Data records
-- Opening Marker --

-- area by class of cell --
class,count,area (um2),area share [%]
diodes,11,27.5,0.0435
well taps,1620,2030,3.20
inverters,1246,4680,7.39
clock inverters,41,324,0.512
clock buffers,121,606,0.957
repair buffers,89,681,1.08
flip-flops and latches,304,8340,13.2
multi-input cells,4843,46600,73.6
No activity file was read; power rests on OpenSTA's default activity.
[config.mk]
export PLATFORM = sky130hd
export DESIGN_NAME = udp_ipv4_frame_builder_flat
export DESIGN_NICKNAME = d
export VERILOG_FILES = /design/src/sv/uifb_pkg.sv /design/src/sv/uifb_if.sv /design/src/sv/uifb_payload_acc.sv /design/src/sv/uifb_csum_seq.sv /design/src/sv/udp_ipv4_frame_builder.sv /design/src/flat_wrapper.sv
export SDC_FILE = /design/constraint.sdc
export NUM_CORES = 1
export LEC_CHECK = 0
export BUFFER_PORTS_ARGS = -buffer_cell sky130_fd_sc_hd__buf_2
export CAP_MARGIN = 20
export CELL_PAD_IN_SITES_DETAIL_PLACEMENT = 2
export CELL_PAD_IN_SITES_GLOBAL_PLACEMENT = 2
export CORE_ASPECT_RATIO = 1.2
export CORE_UTILIZATION = 39
export DETAILED_ROUTE_END_ITERATION = 16
export PLACE_DENSITY = 0.9
export SETUP_SLACK_MARGIN = 0.4
export SLEW_MARGIN = 10
export SYNTH_ARGS = -nofsm -noshare
export SYNTH_HDL_FRONTEND = slang
export SYNTH_HIERARCHICAL = 1
export SYNTH_SLANG_ARGS = --single-unit
[constraint.sdc]
create_clock -name i_clk -period 14.6 [get_ports i_clk]
set_clock_uncertainty 0.15 [all_clocks]
set_input_delay 0.73 -clock i_clk [delete_from_list [all_inputs] [get_ports i_clk]]
set_output_delay 0.73 -clock i_clk [all_outputs]
set_load 0.005 [all_outputs]
File: config.mk
export PLATFORM = sky130hd
export DESIGN_NAME = fifo_queue_with_search_stats_top
export DESIGN_NICKNAME = d
export VERILOG_FILES = /design/src/rtl/core/fqss_pkg.sv /design/src/rtl/core/fqss_ctrl.sv /design/src/rtl/core/fqss_dp.sv /design/src/rtl/core/fifo_queue_with_search_stats_top.sv
export VERILOG_INCLUDE_DIRS = /design/src /design/src/rtl/core
export SDC_FILE = /design/constraint.sdc
export NUM_CORES = 1
export LEC_CHECK = 0
export BUFFER_PORTS_ARGS = -buffer_cell sky130_fd_sc_hd__buf_4
export CAP_MARGIN = 10
export CORE_ASPECT_RATIO = 1.75
export CORE_MARGIN = 2
export CORE_UTILIZATION = 40
export CTS_CLUSTER_DIAMETER = 150
export DETAILED_ROUTE_END_ITERATION = 7
export PLACE_DENSITY_LB_ADDON = 0.3
export SLEW_MARGIN = 15
export SYNTH_ARGS = -nofsm -noshare
export SYNTH_HDL_FRONTEND = slang
export SYNTH_SLANG_ARGS = --single-unit
export TNS_END_PERCENT = 5
File: constraint.sdc
create_clock -name clk -period 6.9 [get_ports clk]
set_input_delay 1.38 -clock clk [delete_from_list [all_inputs] [get_ports clk]]
set_output_delay 1.38 -clock clk [all_outputs]
set_load 0.005 [all_outputs]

-- Closing Marker --

Assignment: Could you find every line in the records above that contains the word "class" and copy it?

Answer to this exercise:
-- area by class of cell --
class,count,area (um2),area share [%]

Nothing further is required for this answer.